那麼如何確定leader不可用呢?答案是通過心跳指令。在一定時間內如果leader的心跳沒有過來,那麼則認為其已經不可用。
見LeanerHandler.run
裡的case Leader.PING
:
case Leader.PING:
// Process the touches
ByteArrayInputStream bis = new ByteArrayInputStream(qp
.getData());
DataInputStream dis = new DataInputStream(bis);
while (dis.available() > 0) {
long sess = dis.readLong();
int to = dis.readInt();
leader.zk.touch(sess, to);
}
break;
3. 其他常見選舉演算法
首先,我們要知道。選舉演算法的本質是共識演算法,而絕大多數共識演算法就是為了解決分散式環境下資料一致性而誕生的。而zk裡所謂leader、follower之類的,無非也是個狀態,基於zk這個語義下(上下文裡)大家都認為一個leader是leader,才是有效的共識。
常見的共識演算法都有哪些呢?現階段的共識演算法主要可以分成三大類:公鏈,聯盟鏈和私鏈。下面描述這三種類別的特徵:
- 私鏈:私鏈的共識演算法即區塊鏈這個概念還沒普及時的傳統分散式系統裡的共識演算法,比如 zookeeper 的 zab 協議,就是類 paxos 演算法的一種。私鏈的適用環境一般是不考慮叢集中存在作惡節點,只考慮因為系統或者網路原因導致的故障節點。
- 聯盟鏈:聯盟鏈中,經典的代表專案是 Hyperledger 組織下的 Fabric 專案, Fabric0.6 版本使用的就是 pbft 演算法。聯盟鏈的適用環境除了需要考慮叢集中存在故障節點,還需要考慮叢集中存在作惡節點。對於聯盟鏈,每個新加入的節點都是需要驗證和稽核的。
- 公鏈:公鏈不斷需要考慮網路中存在故障節點,還需要考慮作惡節點,這一點和聯盟鏈是類似的。和聯盟鏈最大的區別就是,公鏈中的節點可以很自由的加入或者退出,不需要嚴格的驗證和稽核。
copy from https://zhuanlan.zhihu.com/p/...;作者:美圖技術團隊
基於篇幅,接下來簡單介紹下兩個較為典型的共識演算法。
3.1 Raft
Raft 演算法是典型的多數派投票選舉演算法,其選舉機制與我們日常生活中的民主投票機制類似,核心思想是“少數服從多數”。

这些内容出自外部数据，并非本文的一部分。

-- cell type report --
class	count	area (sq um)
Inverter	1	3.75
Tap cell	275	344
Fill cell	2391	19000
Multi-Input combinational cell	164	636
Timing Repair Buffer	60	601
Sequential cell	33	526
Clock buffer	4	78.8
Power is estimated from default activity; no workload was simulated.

也就是說,Raft 演算法中,獲得投票最多的節點成為主。
採用 Raft 演算法選舉,叢集節點的角色有 3 種:
- Leader,即主節點,同一時刻只有一個 Leader,負責協調和管理其他節點;- Candidate,即候選者,每一個節點都可以成為 Candidate,節點在該角色下才可以被選為新的 Leader;
- Follower,Leader 的跟隨者,不可以發起選舉。
Raft 選舉的流程,可以分為以下幾步:
- 初始化時,所有節點均為 Follower 狀態。
- 開始選主時,所有節點的狀態由 Follower 轉化為 Candidate,並向其他節點傳送選舉請求。

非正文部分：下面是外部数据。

`design.v`:
```
module Problema1 #(
    parameter int WIDTH = 4,
    parameter bit SIGNED_OVF = 1
)(
    input  logic [WIDTH-1:0] A,
    input  logic [WIDTH-1:0] B,
    input  logic [3:0]       opcode,    
    output logic [WIDTH-1:0] result,
    output logic             N, Z, C, V
);
    logic [WIDTH-1:0] addResult;
    logic             addCout;
    suma_parametrizable #(.N(WIDTH)) u_add (
        .A    (A),
        .B    (B),
        .CIN  (1'b0),
        .suma (addResult),
        .cout (addCout)
    );
    logic [WIDTH-1:0] subResult;
    logic             subBorrow;
    restador_parametrizable #(.N(WIDTH)) u_sub (
        .A          (A),
        .B          (B),
        .BORROW_IN  (1'b0),
        .DIFF       (subResult),
        .BORROW_OUT (subBorrow)
    );
    logic [2*WIDTH-1:0] prod_full;
    multiplier #(.N(WIDTH)) u_mul (
        .a (A),
        .b (B),
        .product (prod_full)
    );
    logic [WIDTH-1:0] Q_div, Q_mod;
    logic             div0;
    always_comb begin
        if (B == '0) begin
            Q_div = '0;
            Q_mod = '0;
            div0  = 1'b1;
        end else begin
            Q_div = A / B;    
            Q_mod = A % B;    
            div0  = 1'b0;
        end
    end
    logic [WIDTH-1:0] Q_and, Q_or, Q_xor;
    assign Q_and = A & B;
    assign Q_or  = A | B;
    assign Q_xor = A ^ B;
    logic [WIDTH-1:0] Q_shl, Q_shr;
    assign Q_shl = A << 1;
    assign Q_shr = A >> 1;
	always_comb begin
		 unique case (opcode)
			  4'b0000: result = addResult;              
			  4'b0001: result = subResult;              
			  4'b0010: result = prod_full[WIDTH-1:0];   
			  4'b0011: result = Q_div;                  
			  4'b0100: result = Q_and;                  
			  4'b0101: result = Q_or;                   
			  4'b0110: result = Q_xor;                  
			  4'b0111: result = Q_mod;                  
			  4'b1000: result = Q_shl;                  
			  4'b1001: result = Q_shr;                  
			  default: result = '0;
		 endcase
	end
    assign Z = (result == '0);
    assign N = result[WIDTH-1];
	always_comb begin
		 C = 1'b0;
		 unique case (opcode)
			  4'b0000: C = addCout;                      
			  4'b0001: C = ~subBorrow;                   
			  4'b0010: C = |prod_full[2*WIDTH-1:WIDTH];  
			  4'b1000: C = A[WIDTH-1];                   
			  4'b1001: C = A[0];                         
			  default: C = 1'b0;
		 endcase
	end
	localparam int MSB = WIDTH-1;
	wire V_add_signed = (A[MSB] == B[MSB]) && (addResult[MSB] != A[MSB]);
	wire V_sub_signed = (A[MSB] != B[MSB]) && (subResult[MSB] != A[MSB]);
	wire upper_all_zero = ~|prod_full[2*WIDTH-1:WIDTH];
	wire upper_all_ones =  &prod_full[2*WIDTH-1:WIDTH];
	wire prod_sign      =  prod_full[2*WIDTH-1];
	wire V_mul_signed   = !( (prod_sign && upper_all_ones) || (!prod_sign && upper_all_zero) );
	wire V_mul_unsigned = !upper_all_zero;
	always_comb begin
		 V = 1'b0;
		 unique case (opcode)
			  4'b0000: V = SIGNED_OVF ? V_add_signed   : C;             
			  4'b0001: V = SIGNED_OVF ? V_sub_signed   : ~subBorrow;    
			  4'b0010: V = SIGNED_OVF ? V_mul_signed   : V_mul_unsigned;  
			  4'b0011: V = div0;                                        
			  default: V = 1'b0;
		 endcase
	end
endmodule
module Top_Problema1_FPGA_7SEG #(
    parameter int WIDTH = 4
)(
    input  logic        CLOCK_50,         
    input  logic [9:0]  SW,               
    input  logic [3:0]  KEY,              
    output logic [9:0]  LEDR,             
    output logic [6:0]  HEX0, HEX1, HEX2, HEX3, HEX4, HEX5  
);
    logic [WIDTH-1:0] A_reg, B_reg;
    logic [3:0]       opcode_reg;
    logic key0_sync, key0_sync_d;
    always_ff @(posedge CLOCK_50 or negedge KEY[1]) begin
        if (!KEY[1]) begin
            key0_sync   <= 1'b1;
            key0_sync_d <= 1'b1;
        end else begin
            key0_sync_d <= key0_sync;
            key0_sync   <= KEY[0];
        end
    end
    wire load_pulse = (key0_sync_d == 1'b1) && (key0_sync == 1'b0);
    logic k2_q, k2_d, k3_q, k3_d;
    always_ff @(posedge CLOCK_50 or negedge KEY[1]) begin
        if (!KEY[1]) begin
            k2_q <= 1'b1; k2_d <= 1'b1;
            k3_q <= 1'b1; k3_d <= 1'b1;
        end else begin
            k2_d <= k2_q; k2_q <= KEY[2];
            k3_d <= k3_q; k3_q <= KEY[3];
        end
    end
    wire k2_fall = (k2_d == 1'b1) && (k2_q == 1'b0);  
    wire k3_fall = (k3_d == 1'b1) && (k3_q == 1'b0);  
	localparam int OPC_MIN = 4'h0;
	localparam int OPC_MAX = 4'h9;
    always_ff @(posedge CLOCK_50 or negedge KEY[1]) begin
        if (!KEY[1]) begin
            opcode_reg <= 4'h0;  
        end else begin
            if (k2_fall) begin
                opcode_reg <= (opcode_reg == OPC_MAX) ? OPC_MIN : (opcode_reg + 4'd1);
            end else if (k3_fall) begin
                opcode_reg <= (opcode_reg == OPC_MIN) ? OPC_MAX : (opcode_reg - 4'd1);
            end
        end
    end
    always_ff @(posedge CLOCK_50 or negedge KEY[1]) begin
        if (!KEY[1]) begin
            A_reg <= '0;
            B_reg <= '0;
        end else if (load_pulse) begin
            A_reg <= SW[4:1];    
            B_reg <= SW[8:5];    
        end
    end
    logic [WIDTH-1:0] result_w;
    logic N_w, Z_w, C_w, V_w;
    Problema1 #(.WIDTH(WIDTH)) dut (
        .A      (A_reg),
        .B      (B_reg),
        .opcode (opcode_reg),
        .result (result_w),
        .N      (N_w),
        .Z      (Z_w),
        .C      (C_w),
        .V      (V_w)
    );
    logic [WIDTH-1:0] result_r;
    logic N_r, Z_r, C_r, V_r;
    always_ff @(posedge CLOCK_50 or negedge KEY[1]) begin
        if (!KEY[1]) begin
            result_r <= '0;
            N_r <= 1'b0; Z_r <= 1'b0; C_r <= 1'b0; V_r <= 1'b0;
        end else begin
            result_r <= result_w;
            N_r <= N_w; Z_r <= Z_w; C_r <= C_w; V_r <= V_w;
        end
    end
    function automatic logic [6:0] hex7seg_active_low(input logic [3:0] x);
        case (x)
            4'h0: hex7seg_active_low = 7'b1000000;
            4'h1: hex7seg_active_low = 7'b1111001;
            4'h2: hex7seg_active_low = 7'b0100100;
            4'h3: hex7seg_active_low = 7'b0110000;
            4'h4: hex7seg_active_low = 7'b0011001;
            4'h5: hex7seg_active_low = 7'b0010010;
            4'h6: hex7seg_active_low = 7'b0000010;
            4'h7: hex7seg_active_low = 7'b1111000;
            4'h8: hex7seg_active_low = 7'b0000000;
            4'h9: hex7seg_active_low = 7'b0010000;
            4'hA: hex7seg_active_low = 7'b0001000;  
            4'hB: hex7seg_active_low = 7'b0000011;  
            4'hC: hex7seg_active_low = 7'b1000110;  
            4'hD: hex7seg_active_low = 7'b0100001;  
            4'hE: hex7seg_active_low = 7'b0000110;  
            4'hF: hex7seg_active_low = 7'b0001110;  
            default: hex7seg_active_low = 7'b1111111;  
        endcase
    endfunction
    localparam logic [6:0] HEX_OFF = 7'b1111111;
    always_comb begin
        HEX0 = hex7seg_active_low(result_r[3:0]);
        HEX1 = HEX_OFF;
        HEX2 = hex7seg_active_low(B_reg[3:0]);
        HEX3 = hex7seg_active_low(A_reg[3:0]);
        HEX4 = hex7seg_active_low(opcode_reg[3:0]);
        HEX5 = HEX_OFF;
    end
    always_comb begin
        LEDR        = '0;
        LEDR[3:0]   = result_r;
        LEDR[9]     = N_r;
        LEDR[8]     = Z_r;
        LEDR[7]     = C_r;
        LEDR[6]     = V_r;
    end
endmodule
module restador_parametrizable #(parameter int N = 4)(
    input  logic [N-1:0] A,
    input  logic [N-1:0] B,
    input  logic BORROW_IN,
    output logic [N-1:0] DIFF,
    output logic BORROW_OUT
);
    logic [N-1:0] B_comp;  
    assign B_comp = B ^ {N{1'b1}};  
    logic carry_internal;
    suma_parametrizable #(N) U1 (
        .A(A),
        .B(B_comp),
        .CIN(~BORROW_IN),  
        .suma(DIFF),
        .cout(carry_internal)
    );
    assign BORROW_OUT = ~carry_internal;
endmodule
module multiplier #(
    parameter int N = 4
)(
    input  logic [N-1:0]     a,
    input  logic [N-1:0]     b,
    output logic [2*N-1:0]   product
);
    logic [2*N-1:0] stage   [0:N];
    logic [2*N-1:0] partial [0:N-1];
    assign stage[0] = '0;
    genvar i;
    generate
        for (i = 0; i < N; i++) begin : gen_pp
            assign partial[i] = b[i] ? ({{N{1'b0}}, a} << i) : '0;
            logic cout_unused;
            suma_parametrizable #(.N(2*N)) add_i (
                .A    (stage[i]),
                .B    (partial[i]),
                .CIN  (1'b0),
                .suma (stage[i+1]),
                .cout (cout_unused)
            );
        end
    endgenerate
    assign product = stage[N];
endmodule
module suma_parametrizable #(
    parameter int N = 4
)(
    input  logic [N-1:0] A,
    input  logic [N-1:0] B,
    input  logic         CIN,
    output logic [N-1:0] suma,
    output logic         cout
);
    logic [N-1:0] carry;  
    genvar i;
    generate
        for (i = 0; i < N; i++) begin : sum_loop
            if (i == 0) begin
                suma_posicion fa (
                    .A     (A[i]),
                    .B     (B[i]),
                    .Carry (CIN),
                    .suma  (suma[i]),
                    .Cout  (carry[i])
                );
            end else begin
                suma_posicion fa (
                    .A     (A[i]),
                    .B     (B[i]),
                    .Carry (carry[i-1]),
                    .suma  (suma[i]),
                    .Cout  (carry[i])
                );
            end
        end
    endgenerate
    assign cout = carry[N-1];
endmodule
module suma_posicion (
    input  logic A,
    input  logic B,
    input  logic Carry,
    output logic suma,
    output logic Cout
);
    assign suma = A ^ B ^ Carry;
    assign Cout = (A & B) | (A & Carry) | (B & Carry);
endmodule
```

- 其他節點根據接收到的選舉請求的先後順序,回覆是否同意成為主。這裡需要注意的是,在每一輪選舉中,一個節點只能投出一張票。
- 若發起選舉請求的節點獲得超過一半的投票,則成為主節點,其狀態轉化為 Leader,其他節點的狀態則由 Candidate 降為 Follower。Leader 節點與 Follower 節點之間會定期傳送心跳包,以檢測主節點是否活著。
- 當 Leader 節點的任期到了,即發現其他伺服器開始下一輪選主週期時(或主節點掛了),Leader 節點的狀態由 Leader 降級為 Follower,進入新一輪選主。
這個演算法比起ZAB,較易實現,但由於訊息通訊量大,相比於ZAB,更適用於中小的場景。
3.2 Pow
PoW 演算法,是以每個節點或伺服器的計算能力(即“算力”)來競爭記賬權的機制,因此是一種使用工作量證明機制的共識演算法。也就是說,誰的算力強(解題快),誰獲得記賬權的可能性就越大。
比如發生一次交易,同時有三個節點(A、B、C)都收到了這個記賬請求。A節點已經算出來了,那麼就會通知BC節點進行驗證——這是一種橢圓曲線加密演算法,解題的速度會比驗證的速度慢很多。當所有節點驗證後,這個記賬就記下來了。
聽起來很公平。但PoW 機制每次達成共識需要全網共同參與運算,增加了每個節點的計算量,並且如果題目過難,會導致計算時間長、資源消耗多 ;而如果題目過於簡單,會導致大量節點同時獲得記賬權,衝突多。這些問題,都會增加達成共識的時間。
4. 小結
在本文,我們先提到了zookeeper的leader選舉,大致流程如下:
4.1 伺服器啟動時選舉
- 每個Server會發出一個投票
- 接受來每個Server的投票
- 處理投票(對比ZXID和myid)
- 統計投票,直到超過半數的機器收到相同的投票資訊
- 更改伺服器角色
4.2 伺服器執行期間選舉
和伺服器啟動時選舉
非常的像,無非就是多了一個狀態變更——當Leader掛了,餘下的Follower都會將自己的伺服器狀態變更為LOOKING,然後進入選舉流程。
4.3 一致性演算法和共識演算法
我們還提到了一致性演算法和共識演算法的概念,那麼一致性與共識的區別是什麼呢?在平常使用中,我們通常會混淆一致性和共識這兩個概念,不妨在這兒說清:
- 一致性:分散式系統中的多個節點之間,給定一系列的操作,在約定協議的保障下,對外界呈現的資料或狀態是一致的。
- 共識:分散式系統中多個節點之間,彼此對某個狀態達成一致結果的過程。
即:一致性強調的是結果,共識強調的是達成一致的過程,共識演算法是保障系統滿足不同程度一致性的核心技術。